Japan’s FAST Project Office proudly announces the launch of the FAST (Fusion by Advanced Superconducting Tokamak) project, which aims to achieve fusion-based power generation by the end of the 2030s.
FAST aims to generate and sustain a plasma of deuterium-tritium (D-T) reactions, demonstrating an integrated fusion energy system that combines energy conversion including electricity generation and fuel technologies. The project will employ a tokamak configuration, chosen for its well-established data and scalability. FAST will address remaining technical challenges enroute to commercial fusion power plants. It brings together top researchers from prominent institutions, along with industrial and international partners from Japan, the UK, the US, and Canada.
Key institutions involved include University of Tokyo, Tohoku University, Institute of Science (Tokyo), Nagoya University, Kyoto University, Kyushu University, Kyoto Fusioneering Ltd, Tokamak Energy (UK), Princeton Plasma Physics Laboratory (US), General Atomics, Canadian Nuclear Laboratories and Fusion Fuel Cycles (Canada).
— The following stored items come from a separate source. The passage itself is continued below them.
--- src/rtl/core/htcfp_pkg.sv ---
// types, constants and helpers for the hex text frame parser
package htcfp_pkg;

   localparam int unsigned CharWidth = 8;
   localparam int unsigned IdWidth   = 32;
   localparam int unsigned DataWidth = 64;
   localparam int unsigned DlcWidth  = 4;
   localparam int unsigned MaxBytes  = 8;

   localparam logic [CharWidth-1:0] SepReset  = 8'd44;
   localparam logic [CharWidth-1:0] TermReset = 8'd10;

   // configuration register indexes
   typedef enum logic [0:0] {
      CSR_SEPARATOR  = 1'b0,
      CSR_TERMINATOR = 1'b1
   } csr_index_type;

   // field position within one line
   typedef enum logic [2:0] {
      FIELD_ID   = 3'd0,
      FIELD_RTR  = 3'd1,
      FIELD_IDE  = 3'd2,
      FIELD_DATA = 3'd3,
      FIELD_TAIL = 3'd4
   } field_type;

   // hex digit value, anything else reads as zero
   function automatic logic [3:0] hex_value(input logic [CharWidth-1:0] c);
      logic [3:0] v;
      v = 4'd0;
      if (c >= "0" && c <= "9") begin
         v = c[3:0];
      end else if ((c >= "a" && c <= "f") || (c >= "A" && c <= "F")) begin
         // low nibble of a..f / A..F is 1..6
         v = c[3:0] + 4'd9;
      end
      return v;
   endfunction

endpackage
Moving forward, a conceptual design team will be organised, composed of plasma researchers and power plant engineering researchers. The preliminary design is expected to be completed in 2025. A thorough evaluation of the internal and external environment, including technology, funding, regulation and policy, will be conducted at the transition to detailed design, where a decision will be made on the feasibility of execution.
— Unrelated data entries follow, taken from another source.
$ cat config.mk
export PLATFORM = sky130hd
export DESIGN_NAME = tsae_row_rule
export DESIGN_NICKNAME = d
export VERILOG_FILES = /design/src/rtl/tsae_pkg.sv /design/src/rtl/tsae_row_rule.sv
export SDC_FILE = /design/constraint.sdc
export NUM_CORES = 1
export LEC_CHECK = 0
export BUFFER_PORTS_ARGS = -buffer_cell sky130_fd_sc_hd__buf_4
export CORE_MARGIN = 5
export CORE_UTILIZATION = 50
export DETAILED_ROUTE_END_ITERATION = 7
export GPL_TIMING_DRIVEN = 0
export PLACE_DENSITY_LB_ADDON = 0.2
export REMOVE_ABC_BUFFERS = 1
export SLEW_MARGIN = 40
export SYNTH_ARGS = -nofsm -noshare
export SYNTH_HDL_FRONTEND = slang
export SYNTH_SLANG_ARGS = --single-unit
$ cat constraint.sdc
create_clock -name vclk -period 9.7
set_clock_uncertainty 0.2 [all_clocks]
set_input_delay 1.455 -clock vclk [all_inputs]
set_output_delay 1.455 -clock vclk [all_outputs]
set_load 0.02 [all_outputs]
$ cat src/rtl/tsae_pkg.sv
// tsae_pkg: shared constants, command and cell codes, beat types for the automaton engine
// no dependencies; imported by tsae_bank, tsae_row_rule and three_state_automaton_engine_top

package tsae_pkg;

    // default lattice size
    localparam int DEF_MAX_ROWS = 64;
    localparam int DEF_MAX_COLS = 64;

    // field widths
    localparam int CMD_W  = 2;
    localparam int ROW_W  = 6;
    localparam int COL_W  = 6;
    localparam int CELL_W = 2;
    localparam int SIZE_W = 7;

    // smallest in-use size along either axis
    localparam int MIN_SIZE = 3;

    // commands
    localparam logic [CMD_W-1:0] CMD_WRITE = 2'd0;
    localparam logic [CMD_W-1:0] CMD_READ  = 2'd1;
    localparam logic [CMD_W-1:0] CMD_STEP  = 2'd2;

    // cell states
    localparam logic [CELL_W-1:0] CELL_OFF   = 2'd0;
    localparam logic [CELL_W-1:0] CELL_ON    = 2'd1;
    localparam logic [CELL_W-1:0] CELL_DYING = 2'd2;

    // an off cell with exactly this many on neighbors turns on
    localparam logic [3:0] BIRTH_COUNT = 4'd2;

    // configuration port
    localparam int PADDR_W = 4;
    localparam int PDATA_W = 32;
    localparam logic [1:0] REG_ROWS = 2'd0;
    localparam logic [1:0] REG_COLS = 2'd1;
    localparam logic [1:0] REG_WRAP = 2'd2;

    localparam logic [SIZE_W-1:0] ROWS_RESET = 7'd64;
    localparam logic [SIZE_W-1:0] COLS_RESET = 7'd64;
    localparam logic              WRAP_RESET = 1'b1;

    // command beat
    typedef struct packed {
        logic [CMD_W-1:0]  command;
        logic [ROW_W-1:0]  row;
        logic [COL_W-1:0]  col;
        logic [CELL_W-1:0] cell_value;
    } tsae_request_t;

    // result beat
    typedef struct packed {
        logic [CELL_W-1:0] read_value;
        logic [CMD_W-1:0]  command_done;
    } tsae_response_t;

    // per-row control for the update lanes
    typedef struct packed {
        logic wrap;
        logic active;
    } tsae_row_ctl_t;

endpackage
In parallel, led by Kyoto Fusioneering, FAST will accelerate technology development in key systems, engineering design, site selection, and regulatory efforts in collaboration with industrial partners such as Mitsui & Co, Mitsui Fudosan Co, Mitsubishi Corporation, Marubeni Corporation, Fujikura Ltd, KAJIMA Corporation, and Furukawa Electric Co.
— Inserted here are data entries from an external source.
==> src/sv/desf_front.sv <==
// desf_front: accepts vertices, keeps the previous one, emits edge jobs.
// Depends on desf_pkg.
module desf_front (
   input  logic                  clock,
   input  logic                  reset,
   input  logic                  in_valid,
   output logic                  in_ready,
   input  logic [287:0]          in_data,
   input  logic                  in_first,
   output logic                  job_valid,
   input  logic                  job_ready,
   output desf_pkg::edge_job_type job
);
   import desf_pkg::*;

   logic [95:0] prev_pos_ff, prev_pos_in;
   logic [95:0] prev_rest_ff, prev_rest_in;
   logic [95:0] prev_vel_ff, prev_vel_in;
   logic        have_prev_ff, have_prev_in;
   logic [9:0]  cnt_ff, cnt_in;
   logic        fire, is_first, drop;

   function automatic logic signed [33:0] sub32(input logic [31:0] a, input logic [31:0] b);
      sub32 = 34'(signed'(a)) - 34'(signed'(b));
   endfunction

   assign in_ready  = job_ready;
   assign fire      = in_valid && in_ready;
   assign is_first  = in_first || !have_prev_ff;
   assign drop      = 32'(cnt_ff) >= 32'(EdgeLimit);
   assign job_valid = fire && !is_first && !drop;

   always_comb begin
      job.e_x = sub32(in_data[31:0],    prev_pos_ff[31:0]);
      job.e_y = sub32(in_data[63:32],   prev_pos_ff[63:32]);
      job.e_z = sub32(in_data[95:64],   prev_pos_ff[95:64]);
      job.r_x = sub32(in_data[127:96],  prev_rest_ff[31:0]);
      job.r_y = sub32(in_data[159:128], prev_rest_ff[63:32]);
      job.r_z = sub32(in_data[191:160], prev_rest_ff[95:64]);
      job.d_x = sub32(in_data[223:192], prev_vel_ff[31:0]);
      job.d_y = sub32(in_data[255:224], prev_vel_ff[63:32]);
      job.d_z = sub32(in_data[287:256], prev_vel_ff[95:64]);
      job.idx = cnt_ff;
   end

   always_comb begin
      prev_pos_in  = prev_pos_ff;
      prev_rest_in = prev_rest_ff;
      prev_vel_in  = prev_vel_ff;
      have_prev_in = have_prev_ff;
      cnt_in       = cnt_ff;
      if (fire && (is_first || !drop)) begin
         prev_pos_in  = in_data[95:0];
         prev_rest_in = in_data[191:96];
         prev_vel_in  = in_data[287:192];
         have_prev_in = 1'b1;
         cnt_in       = is_first ? 10'd0 : cnt_ff + 10'd1;
      end
   end

   always_ff @(posedge clock) begin
      if (reset) begin
         prev_pos_ff  <= '0;
         prev_rest_ff <= '0;
         prev_vel_ff  <= '0;
         have_prev_ff <= 1'b0;
         cnt_ff       <= '0;
      end else begin
         prev_pos_ff  <= prev_pos_in;
         prev_rest_ff <= prev_rest_in;
         prev_vel_ff  <= prev_vel_in;
         have_prev_ff <= have_prev_in;
         cnt_ff       <= cnt_in;
      end
   end
endmodule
While previous or near-term planned fusion experiments have achieved, or will soon achieve, medium-pulse plasma discharges to de-risk the plasma confinement and control for a Fusion Pilot Plant (FFP), critical obstacles remain in harnessing the energy transport for sustained external use, establishing the tritium fuel cycle, including tritium breeding, and integrating these advances into a configuration that represents a commercially viable fusion power plant.
As yet, no experimental device worldwide is capable of creating the necessary fusion environment – the fusion neutron flux and relevant thermal loads – to bridge the gap between current advanced plasma experiments and the desired end goal of practical energy extraction.
FAST aims to fill these gaps by providing a comprehensive and unique platform to develop technologies applicable to practical fusion power plants worldwide, including demonstration devices (DEMO) and FPPs.
FAST is a private-sector-led industry-academia collaboration, developed in cooperation with fusion experts from Japan and abroad. A researcher-led team will be organised to handle design, planning, and operation, advancing the project in collaboration with both domestic and international researchers specialising in plasma physics and fusion reactor engineering.